(Records)

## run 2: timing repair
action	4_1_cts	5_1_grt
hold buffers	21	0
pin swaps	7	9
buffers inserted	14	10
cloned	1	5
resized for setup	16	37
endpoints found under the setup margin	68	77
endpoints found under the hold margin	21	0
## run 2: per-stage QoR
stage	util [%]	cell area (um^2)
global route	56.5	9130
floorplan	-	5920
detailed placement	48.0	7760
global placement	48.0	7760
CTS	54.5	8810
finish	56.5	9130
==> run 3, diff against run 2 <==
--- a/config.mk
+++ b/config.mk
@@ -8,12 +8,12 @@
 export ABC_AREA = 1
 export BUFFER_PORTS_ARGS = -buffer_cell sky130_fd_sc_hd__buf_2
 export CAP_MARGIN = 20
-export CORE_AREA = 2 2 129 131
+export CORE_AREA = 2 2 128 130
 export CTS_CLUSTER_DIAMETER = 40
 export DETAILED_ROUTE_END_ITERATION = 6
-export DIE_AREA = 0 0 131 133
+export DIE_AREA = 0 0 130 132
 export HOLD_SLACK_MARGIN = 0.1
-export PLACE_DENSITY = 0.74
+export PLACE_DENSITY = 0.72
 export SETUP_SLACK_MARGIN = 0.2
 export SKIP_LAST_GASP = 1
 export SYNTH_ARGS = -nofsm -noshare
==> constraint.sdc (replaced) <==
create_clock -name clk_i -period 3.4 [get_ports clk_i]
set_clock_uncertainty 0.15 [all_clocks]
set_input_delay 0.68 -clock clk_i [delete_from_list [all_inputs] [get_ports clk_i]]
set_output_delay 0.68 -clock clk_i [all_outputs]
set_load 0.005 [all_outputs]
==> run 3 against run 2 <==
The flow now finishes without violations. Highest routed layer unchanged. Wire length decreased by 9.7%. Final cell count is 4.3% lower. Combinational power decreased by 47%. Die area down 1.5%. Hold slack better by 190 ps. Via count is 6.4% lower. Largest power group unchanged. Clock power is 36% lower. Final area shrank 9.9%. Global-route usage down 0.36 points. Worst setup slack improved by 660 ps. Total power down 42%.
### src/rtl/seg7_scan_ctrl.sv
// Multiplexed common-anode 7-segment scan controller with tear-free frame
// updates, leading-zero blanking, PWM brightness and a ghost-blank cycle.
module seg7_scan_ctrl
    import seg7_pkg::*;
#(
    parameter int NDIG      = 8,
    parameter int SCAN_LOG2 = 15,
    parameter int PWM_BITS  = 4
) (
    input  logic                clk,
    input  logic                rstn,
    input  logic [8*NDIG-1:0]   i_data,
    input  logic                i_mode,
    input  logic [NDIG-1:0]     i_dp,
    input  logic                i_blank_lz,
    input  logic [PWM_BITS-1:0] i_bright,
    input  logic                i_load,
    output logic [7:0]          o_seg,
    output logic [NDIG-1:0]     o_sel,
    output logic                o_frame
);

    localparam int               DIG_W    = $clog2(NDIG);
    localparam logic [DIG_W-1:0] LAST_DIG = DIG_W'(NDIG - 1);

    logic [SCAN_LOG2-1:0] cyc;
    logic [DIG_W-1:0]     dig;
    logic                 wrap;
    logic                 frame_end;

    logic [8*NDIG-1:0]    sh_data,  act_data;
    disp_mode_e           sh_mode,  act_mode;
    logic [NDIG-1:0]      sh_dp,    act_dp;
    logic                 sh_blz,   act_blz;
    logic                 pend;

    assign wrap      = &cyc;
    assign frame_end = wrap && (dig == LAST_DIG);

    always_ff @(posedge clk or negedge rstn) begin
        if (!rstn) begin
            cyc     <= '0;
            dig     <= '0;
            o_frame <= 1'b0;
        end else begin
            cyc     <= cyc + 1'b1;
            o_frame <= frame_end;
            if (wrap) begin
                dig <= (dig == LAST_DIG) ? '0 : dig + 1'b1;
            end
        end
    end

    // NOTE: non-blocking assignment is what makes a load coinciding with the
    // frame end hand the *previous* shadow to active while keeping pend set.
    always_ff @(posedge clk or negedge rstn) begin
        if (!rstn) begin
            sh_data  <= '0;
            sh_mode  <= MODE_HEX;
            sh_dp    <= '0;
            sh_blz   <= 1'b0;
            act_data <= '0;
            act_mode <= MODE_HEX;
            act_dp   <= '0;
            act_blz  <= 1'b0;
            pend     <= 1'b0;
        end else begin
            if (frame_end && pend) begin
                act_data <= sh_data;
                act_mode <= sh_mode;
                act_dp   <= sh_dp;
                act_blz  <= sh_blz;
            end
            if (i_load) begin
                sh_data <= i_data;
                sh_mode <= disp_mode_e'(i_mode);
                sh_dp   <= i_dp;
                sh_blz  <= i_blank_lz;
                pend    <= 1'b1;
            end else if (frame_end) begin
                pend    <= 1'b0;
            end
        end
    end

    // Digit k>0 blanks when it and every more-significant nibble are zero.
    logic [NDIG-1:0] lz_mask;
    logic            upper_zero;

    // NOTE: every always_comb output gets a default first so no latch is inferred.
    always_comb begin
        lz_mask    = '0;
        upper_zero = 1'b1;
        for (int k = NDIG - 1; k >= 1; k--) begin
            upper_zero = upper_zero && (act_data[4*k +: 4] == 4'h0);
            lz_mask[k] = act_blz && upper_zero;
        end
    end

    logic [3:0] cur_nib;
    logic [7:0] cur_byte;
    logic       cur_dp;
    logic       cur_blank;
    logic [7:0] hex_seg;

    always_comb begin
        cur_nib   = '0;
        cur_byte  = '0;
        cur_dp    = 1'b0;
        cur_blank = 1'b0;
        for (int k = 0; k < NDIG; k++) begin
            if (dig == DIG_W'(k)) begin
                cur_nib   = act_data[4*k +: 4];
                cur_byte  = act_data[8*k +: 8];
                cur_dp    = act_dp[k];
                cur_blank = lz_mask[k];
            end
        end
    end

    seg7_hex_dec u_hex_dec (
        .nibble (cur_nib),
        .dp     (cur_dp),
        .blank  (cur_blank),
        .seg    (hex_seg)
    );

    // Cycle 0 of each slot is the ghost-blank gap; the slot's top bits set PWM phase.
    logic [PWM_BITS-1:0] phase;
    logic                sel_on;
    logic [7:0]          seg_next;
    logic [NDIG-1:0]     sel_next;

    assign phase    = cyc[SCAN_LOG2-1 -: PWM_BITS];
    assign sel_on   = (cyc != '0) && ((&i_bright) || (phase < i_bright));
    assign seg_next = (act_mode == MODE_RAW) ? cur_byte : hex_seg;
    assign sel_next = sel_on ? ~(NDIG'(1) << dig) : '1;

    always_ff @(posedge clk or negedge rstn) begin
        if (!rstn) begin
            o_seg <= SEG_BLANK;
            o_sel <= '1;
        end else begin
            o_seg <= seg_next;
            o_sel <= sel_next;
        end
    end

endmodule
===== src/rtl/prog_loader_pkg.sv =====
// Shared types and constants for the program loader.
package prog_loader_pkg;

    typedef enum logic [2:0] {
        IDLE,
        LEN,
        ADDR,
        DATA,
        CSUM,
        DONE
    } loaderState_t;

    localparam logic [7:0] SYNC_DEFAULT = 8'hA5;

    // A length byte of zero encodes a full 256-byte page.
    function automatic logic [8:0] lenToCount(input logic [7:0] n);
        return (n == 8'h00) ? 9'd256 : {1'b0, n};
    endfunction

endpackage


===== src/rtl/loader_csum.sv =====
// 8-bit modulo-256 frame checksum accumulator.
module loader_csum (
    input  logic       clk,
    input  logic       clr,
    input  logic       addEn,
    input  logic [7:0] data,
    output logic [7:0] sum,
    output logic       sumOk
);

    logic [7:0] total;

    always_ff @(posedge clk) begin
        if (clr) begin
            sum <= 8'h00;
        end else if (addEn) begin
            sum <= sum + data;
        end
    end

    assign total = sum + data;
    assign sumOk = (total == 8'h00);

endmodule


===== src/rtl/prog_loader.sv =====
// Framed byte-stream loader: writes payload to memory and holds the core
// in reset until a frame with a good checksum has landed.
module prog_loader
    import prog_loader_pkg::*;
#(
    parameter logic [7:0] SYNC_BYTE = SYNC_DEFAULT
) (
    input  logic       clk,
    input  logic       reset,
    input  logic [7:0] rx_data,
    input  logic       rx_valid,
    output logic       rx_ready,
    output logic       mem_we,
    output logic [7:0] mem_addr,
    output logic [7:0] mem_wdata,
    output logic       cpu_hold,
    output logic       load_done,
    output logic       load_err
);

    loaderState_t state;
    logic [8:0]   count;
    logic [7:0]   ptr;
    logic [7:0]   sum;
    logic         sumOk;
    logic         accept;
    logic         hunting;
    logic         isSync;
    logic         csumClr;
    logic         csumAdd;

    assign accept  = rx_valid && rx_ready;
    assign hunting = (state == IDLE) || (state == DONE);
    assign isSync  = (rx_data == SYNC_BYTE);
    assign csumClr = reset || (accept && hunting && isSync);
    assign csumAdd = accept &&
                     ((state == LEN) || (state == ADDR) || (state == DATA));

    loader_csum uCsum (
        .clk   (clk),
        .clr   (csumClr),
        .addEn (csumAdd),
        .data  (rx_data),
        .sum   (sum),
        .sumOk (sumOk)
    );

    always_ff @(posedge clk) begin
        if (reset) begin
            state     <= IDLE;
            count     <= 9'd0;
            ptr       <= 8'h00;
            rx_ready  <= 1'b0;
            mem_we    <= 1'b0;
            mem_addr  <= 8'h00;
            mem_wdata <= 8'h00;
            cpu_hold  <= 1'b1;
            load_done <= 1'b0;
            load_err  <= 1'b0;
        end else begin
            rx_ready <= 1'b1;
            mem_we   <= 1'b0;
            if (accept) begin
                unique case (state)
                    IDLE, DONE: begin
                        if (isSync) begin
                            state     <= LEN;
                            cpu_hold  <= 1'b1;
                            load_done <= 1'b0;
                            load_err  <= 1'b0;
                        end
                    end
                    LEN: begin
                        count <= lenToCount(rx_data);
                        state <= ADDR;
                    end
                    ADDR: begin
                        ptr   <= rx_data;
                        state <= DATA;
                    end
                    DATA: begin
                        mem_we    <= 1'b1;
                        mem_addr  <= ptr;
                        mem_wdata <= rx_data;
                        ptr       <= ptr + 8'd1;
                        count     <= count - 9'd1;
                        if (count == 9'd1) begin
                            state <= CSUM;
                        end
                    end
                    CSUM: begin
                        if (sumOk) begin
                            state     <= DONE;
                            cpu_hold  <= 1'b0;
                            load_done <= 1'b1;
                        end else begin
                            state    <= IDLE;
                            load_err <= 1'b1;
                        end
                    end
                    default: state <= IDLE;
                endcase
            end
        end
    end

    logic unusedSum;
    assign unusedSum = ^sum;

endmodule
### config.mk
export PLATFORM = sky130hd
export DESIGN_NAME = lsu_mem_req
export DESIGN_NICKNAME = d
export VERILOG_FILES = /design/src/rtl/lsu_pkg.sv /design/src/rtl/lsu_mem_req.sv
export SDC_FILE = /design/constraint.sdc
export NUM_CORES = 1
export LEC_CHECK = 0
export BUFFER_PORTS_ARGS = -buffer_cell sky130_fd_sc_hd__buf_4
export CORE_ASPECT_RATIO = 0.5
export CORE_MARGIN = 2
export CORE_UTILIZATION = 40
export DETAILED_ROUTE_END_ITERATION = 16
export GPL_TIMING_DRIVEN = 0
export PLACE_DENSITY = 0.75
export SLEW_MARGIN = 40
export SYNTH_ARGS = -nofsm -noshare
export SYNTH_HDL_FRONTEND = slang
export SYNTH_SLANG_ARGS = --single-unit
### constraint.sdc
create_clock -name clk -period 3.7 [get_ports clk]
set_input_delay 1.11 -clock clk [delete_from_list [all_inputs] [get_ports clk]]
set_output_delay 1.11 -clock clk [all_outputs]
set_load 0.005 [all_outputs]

(End Records)

Of the lines above, copy each one that contains the word "endpoints".

endpoints found under the setup margin	68	77
endpoints found under the hold margin	21	0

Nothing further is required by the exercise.